In 1890, Benjamin A. Lippincott constructed a passenger station in the center of his land for the Atlantic City Railroad. Then Lippincott, with Charles Hillman, filed a grid street plan with Camden County to develop a community. They named it Haddon Heights because of its proximity to Haddonfield and its high elevation. Large houses were built in Colonial Revival, Queen Anne or Foursquare style that appealed to prosperous middle-class families moving from the cities. In 1904, Haddon Heights was incorporated as a borough and Lippincott was elected mayor. A small downtown grew near the railroad and the White Horse Pike and eight churches and a synagogue were built. An area of old Centre Township, known as Fairfield Estates, voted in 1926 to become part of Haddon Heights. This land was developed for more single-family housing through the 1940s and 1950s. Even though rail passenger service was suspended in July 1965, Haddon Heights remains a typical turn-of-the-twentieth-century railroad suburb with tree-shaded streets and comfortable homes.

==Geography==
According to the United States Census Bureau, the borough had a total area of 1.57 square miles (4.07 km^{2}), including 1.57 square miles (4.06 km^{2}) of land and 0.01 square miles (0.01 km^{2}) of water (0.32%).

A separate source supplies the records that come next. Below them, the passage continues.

==> src/rtl/cell_array_ctrl.sv <==
// Sequencer generating setup/pulse/hold strobe timing for a dynamic
// cell array, with a single valid/ready request port and registered response.
module cell_array_ctrl
    import cell_array_pkg::*;
#(
    parameter int ROWS      = ROWS_DEF,
    parameter int WIDTH     = WIDTH_DEF,
    parameter int ADDR_W    = 3,
    parameter int SETUP_CYC = 1,
    parameter int PULSE_CYC = 2
) (
    input  logic              Clk,
    input  logic              Rst_n,
    input  logic              req_valid,
    output logic              req_ready,
    input  logic              req_we,
    input  logic [ADDR_W-1:0] req_addr,
    input  logic [WIDTH-1:0]  req_wdata,
    output logic              rsp_valid,
    output logic [WIDTH-1:0]  rsp_rdata,
    output logic              rsp_err,
    output logic [ROWS-1:0]   cell_write,
    output logic [ROWS-1:0]   cell_read,
    output logic [WIDTH-1:0]  cell_data,
    input  logic [WIDTH-1:0]  cell_q
);

    localparam int PW = phase_w(SETUP_CYC, PULSE_CYC);

    state_t            state;
    logic [PW-1:0]     phase;
    logic              alive;
    logic              we_r;
    logic [ADDR_W-1:0] addr_r;
    logic [WIDTH-1:0]  wdata_r;
    logic [ROWS-1:0]   rows;
    logic              oor;
    logic              accept;
    logic              last;
    logic              sample;

    // alive keeps ready low until the first edge after reset release
    assign req_ready = alive && (state == IDLE);
    assign accept    = req_valid && req_ready;
    assign sample    = (state == PULSE) && last;

    always_comb begin
        last = 1'b0;
        unique case (state)
            SETUP:   last = (phase == PW'(SETUP_CYC - 1));
            PULSE:   last = (phase == PW'(PULSE_CYC - 1));
            HOLD:    last = 1'b1;
            default: last = 1'b0;
        endcase
    end

    always_ff @(posedge Clk or negedge Rst_n) begin
        if (!Rst_n) begin
            state   <= IDLE;
            phase   <= '0;
            alive   <= 1'b0;
            we_r    <= 1'b0;
            addr_r  <= '0;
            wdata_r <= '0;
        end else begin
            alive <= 1'b1;
            if (accept) begin
                state   <= SETUP;
                phase   <= '0;
                we_r    <= req_we;
                addr_r  <= req_addr;
                wdata_r <= req_wdata;
            end else if (state != IDLE) begin
                if (last) begin
                    phase <= '0;
                    unique case (state)
                        SETUP:   state <= PULSE;
                        PULSE:   state <= HOLD;
                        default: state <= IDLE;
                    endcase
                end else begin
                    phase <= phase + 1'b1;
                end
            end
        end
    end

    always_ff @(posedge Clk or negedge Rst_n) begin
        if (!Rst_n) begin
            rsp_valid <= 1'b0;
            rsp_rdata <= '0;
            rsp_err   <= 1'b0;
        end else begin
            rsp_valid <= sample;
            if (sample) begin
                rsp_err   <= oor;
                rsp_rdata <= (we_r || oor) ? '0 : cell_q;
            end
        end
    end

    row_decoder #(
        .ROWS   (ROWS),
        .ADDR_W (ADDR_W)
    ) u_dec (
        .addr   (addr_r),
        .en     (state == PULSE),
        .onehot (rows),
        .oor    (oor)
    );

    // Outputs decode from state so reset clears them without waiting for Clk
    assign cell_write = we_r ? rows : '0;
    assign cell_read  = we_r ? '0 : rows;
    assign cell_data  = (we_r && state != IDLE) ? wdata_r : '0;

endmodule
==> src/flat_wrapper.sv <==
// flat-port wrapper written by rule: the top's interface ports become plain ports
module clk_divider_prog_flat 
#(
    parameter int unsigned      CNT_W     = 32,
    parameter logic [CNT_W-1:0] DIV_RESET = CNT_W'(2499999)
)
  (clk_in, rst_n, bus_en, bus_div_value_in, bus_div_load, bus_div_busy, bus_divided_clk, bus_half_tick, bus_period_tick, bus_running);
  clk_divider_prog_if #(.CNT_W(CNT_W)) bus_i ();
  input  logic clk_in;
  input  logic rst_n;
  input wire logic [$bits(bus_i.en)-1:0] bus_en;
  input wire logic [$bits(bus_i.div_value_in)-1:0] bus_div_value_in;
  input wire logic [$bits(bus_i.div_load)-1:0] bus_div_load;
  output wire logic [$bits(bus_i.div_busy)-1:0] bus_div_busy;
  output wire logic [$bits(bus_i.divided_clk)-1:0] bus_divided_clk;
  output wire logic [$bits(bus_i.half_tick)-1:0] bus_half_tick;
  output wire logic [$bits(bus_i.period_tick)-1:0] bus_period_tick;
  output wire logic [$bits(bus_i.running)-1:0] bus_running;
  assign bus_i.en = bus_en;
  assign bus_i.div_value_in = bus_div_value_in;
  assign bus_i.div_load = bus_div_load;
  assign bus_div_busy = bus_i.div_busy;
  assign bus_divided_clk = bus_i.divided_clk;
  assign bus_half_tick = bus_i.half_tick;
  assign bus_period_tick = bus_i.period_tick;
  assign bus_running = bus_i.running;
  clk_divider_prog #(.CNT_W(CNT_W), .DIV_RESET(DIV_RESET)) u_core (.clk_in(clk_in), .rst_n(rst_n), .bus(bus_i));
endmodule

The borough borders Audubon, Barrington, Bellmawr, Haddonfield, Haddon Township and Mount Ephraim.

==Demographics==

Historical population
| Census | Pop. | Note | %± |
| 1910 | 1,452 |  | — |
| 1920 | 2,950 |  | 103.2% |
| 1930 | 5,394 |  | 82.8% |
| 1940 | 5,555 |  | 3.0% |
| 1950 | 7,287 |  | 31.2% |
| 1960 | 9,260 |  | 27.1% |
| 1970 | 9,365 |  | 1.1% |
| 1980 | 8,361 |  | −10.7% |
| 1990 | 7,860 |  | −6.0% |
| 2000 | 7,547 |  | −4.0% |
| 2010 | 7,473 |  | −1.0% |
| 2020 | 7,495 |  | 0.3% |
| 2023 (est.) | 7,511 | Increase | 0.2% |
Population sources: 1910–2000 1910–1920 1910 1910–1930 1940–2000 2000 2010 2020

===2020 census===
As of the 2020 census, Haddon Heights had a population of 7,495. The median age was 43.0 years. 21.4% of residents were under the age of 18 and 20.5% of residents were 65 years of age or older. For every 100 females there were 91.7 males, and for every 100 females age 18 and over there were 89.4 males age 18 and over.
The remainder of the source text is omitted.